◆ WHAT YOU ARE ASKED TO DO ◆
Without altering anything, repeat each of the records.

◆ EXERCISE MATERIAL ◆
===== src/rtl/des_result_serializer.sv =====
// des_result_serializer: captures DES results after a fixed load latency,
// buffers them in a small FIFO and streams each 64-bit word as 8 bytes, MSB first.
// Ports: clk, reset (sync, active-high), load, des_data[63:0] in;
//        out_byte[7:0], out_valid, out_last, busy, overflow out; out_ready in.
// Optional: define DES_SER_PARITY_EN to add out_parity (odd parity of out_byte).
module des_result_serializer #(
  parameter int LATENCY = 2,
  parameter int DEPTH   = 4
) (
  input  logic        clk,
  input  logic        reset,
  input  logic        load,
  input  logic [63:0] des_data,
  output logic [7:0]  out_byte,
  output logic        out_valid,
  input  logic        out_ready,
  output logic        out_last,
`ifdef DES_SER_PARITY_EN
  output logic        out_parity,
`endif
  output logic        busy,
  output logic        overflow
);

  localparam int AW = (DEPTH > 1) ? $clog2(DEPTH) : 1;
  localparam logic [AW:0] FULL_CNT = (AW+1)'(DEPTH);

  localparam logic [0:0] IDLE = 1'b0;
  localparam logic [0:0] SEND = 1'b1;

  // load tracking
  logic [LATENCY-1:0] pipe;
  logic [LATENCY:0]   pipe_nxt;
  logic               capture;

  assign pipe_nxt = {pipe, load};
  assign capture  = pipe[LATENCY-1];

  always_ff @(posedge clk) begin
    if (reset) pipe <= '0;
    else       pipe <= pipe_nxt[LATENCY-1:0];
  end

  // FIFO
  logic [63:0]   mem [DEPTH];
  logic [AW-1:0] wr_ptr;
  logic [AW-1:0] rd_ptr;
  logic [AW:0]   count;
  logic          full;
  logic          empty;
  logic          push;
  logic          pop;

  logic [0:0]  state;
  logic [63:0] sreg;
  logic [2:0]  idx;
  logic        xfer;

  assign full  = (count == FULL_CNT);
  assign empty = (count == '0);
  assign xfer  = (state == SEND) && out_ready;

  // A pop at the same edge frees the slot the capture needs.
  assign pop  = !empty && ((state == IDLE) || (xfer && idx == 3'd7));
  assign push = capture && (!full || pop);

  always_ff @(posedge clk) begin
    if (push) mem[wr_ptr] <= des_data;
  end

  always_ff @(posedge clk) begin
    if (reset) begin
      wr_ptr   <= '0;
      rd_ptr   <= '0;
      count    <= '0;
      overflow <= 1'b0;
    end else begin
      if (push) wr_ptr <= wr_ptr + AW'(1);
      if (pop)  rd_ptr <= rd_ptr + AW'(1);
      case ({push, pop})
        2'b10:   count <= count + (AW+1)'(1);
        2'b01:   count <= count - (AW+1)'(1);
        default: count <= count;
      endcase
      if (capture && !push) overflow <= 1'b1;
    end
  end

  // serializer
  always_ff @(posedge clk) begin
    if (reset) begin
      state <= IDLE;
      sreg  <= '0;
      idx   <= '0;
    end else begin
      case (state)
        IDLE: begin
          if (!empty) begin
            sreg  <= mem[rd_ptr];
            idx   <= '0;
            state <= SEND;
          end
        end
        SEND: begin
          if (out_ready) begin
            if (idx != 3'd7) begin
              sreg <= {sreg[55:0], 8'h00};
              idx  <= idx + 3'd1;
            end else if (!empty) begin
              sreg <= mem[rd_ptr];
              idx  <= '0;
            end else begin
              // clearing keeps out_byte at zero while idle
              sreg  <= '0;
              idx   <= '0;
              state <= IDLE;
            end
          end
        end
        default: state <= IDLE;
      endcase
    end
  end

  assign out_valid = (state == SEND);
  assign out_byte  = sreg[63:56];
  assign out_last  = out_valid && (idx == 3'd7);
  assign busy      = (|pipe) || !empty || out_valid;

`ifdef DES_SER_PARITY_EN
  assign out_parity = out_valid & ~(^sreg[63:56]);
`endif

endmodule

◆ RESPONSE FOR THIS EXERCISE ◆
===== src/rtl/des_result_serializer.sv =====
// des_result_serializer: captures DES results after a fixed load latency,
// buffers them in a small FIFO and streams each 64-bit word as 8 bytes, MSB first.
// Ports: clk, reset (sync, active-high), load, des_data[63:0] in;
//        out_byte[7:0], out_valid, out_last, busy, overflow out; out_ready in.
// Optional: define DES_SER_PARITY_EN to add out_parity (odd parity of out_byte).
module des_result_serializer #(
  parameter int LATENCY = 2,
  parameter int DEPTH   = 4
) (
  input  logic        clk,
  input  logic        reset,
  input  logic        load,
  input  logic [63:0] des_data,
  output logic [7:0]  out_byte,
  output logic        out_valid,
  input  logic        out_ready,
  output logic        out_last,
`ifdef DES_SER_PARITY_EN
  output logic        out_parity,
`endif
  output logic        busy,
  output logic        overflow
);

  localparam int AW = (DEPTH > 1) ? $clog2(DEPTH) : 1;
  localparam logic [AW:0] FULL_CNT = (AW+1)'(DEPTH);

  localparam logic [0:0] IDLE = 1'b0;
  localparam logic [0:0] SEND = 1'b1;

  // load tracking
  logic [LATENCY-1:0] pipe;
  logic [LATENCY:0]   pipe_nxt;
  logic               capture;

  assign pipe_nxt = {pipe, load};
  assign capture  = pipe[LATENCY-1];

  always_ff @(posedge clk) begin
    if (reset) pipe <= '0;
    else       pipe <= pipe_nxt[LATENCY-1:0];
  end

  // FIFO
  logic [63:0]   mem [DEPTH];
  logic [AW-1:0] wr_ptr;
  logic [AW-1:0] rd_ptr;
  logic [AW:0]   count;
  logic          full;
  logic          empty;
  logic          push;
  logic          pop;

  logic [0:0]  state;
  logic [63:0] sreg;
  logic [2:0]  idx;
  logic        xfer;

  assign full  = (count == FULL_CNT);
  assign empty = (count == '0);
  assign xfer  = (state == SEND) && out_ready;

  // A pop at the same edge frees the slot the capture needs.
  assign pop  = !empty && ((state == IDLE) || (xfer && idx == 3'd7));
  assign push = capture && (!full || pop);

  always_ff @(posedge clk) begin
    if (push) mem[wr_ptr] <= des_data;
  end

  always_ff @(posedge clk) begin
    if (reset) begin
      wr_ptr   <= '0;
      rd_ptr   <= '0;
      count    <= '0;
      overflow <= 1'b0;
    end else begin
      if (push) wr_ptr <= wr_ptr + AW'(1);
      if (pop)  rd_ptr <= rd_ptr + AW'(1);
      case ({push, pop})
        2'b10:   count <= count + (AW+1)'(1);
        2'b01:   count <= count - (AW+1)'(1);
        default: count <= count;
      endcase
      if (capture && !push) overflow <= 1'b1;
    end
  end

  // serializer
  always_ff @(posedge clk) begin
    if (reset) begin
      state <= IDLE;
      sreg  <= '0;
      idx   <= '0;
    end else begin
      case (state)
        IDLE: begin
          if (!empty) begin
            sreg  <= mem[rd_ptr];
            idx   <= '0;
            state <= SEND;
          end
        end
        SEND: begin
          if (out_ready) begin
            if (idx != 3'd7) begin
              sreg <= {sreg[55:0], 8'h00};
              idx  <= idx + 3'd1;
            end else if (!empty) begin
              sreg <= mem[rd_ptr];
              idx  <= '0;
            end else begin
              // clearing keeps out_byte at zero while idle
              sreg  <= '0;
              idx   <= '0;
              state <= IDLE;
            end
          end
        end
        default: state <= IDLE;
      endcase
    end
  end

  assign out_valid = (state == SEND);
  assign out_byte  = sreg[63:56];
  assign out_last  = out_valid && (idx == 3'd7);
  assign busy      = (|pipe) || !empty || out_valid;

`ifdef DES_SER_PARITY_EN
  assign out_parity = out_valid & ~(^sreg[63:56]);
`endif

endmodule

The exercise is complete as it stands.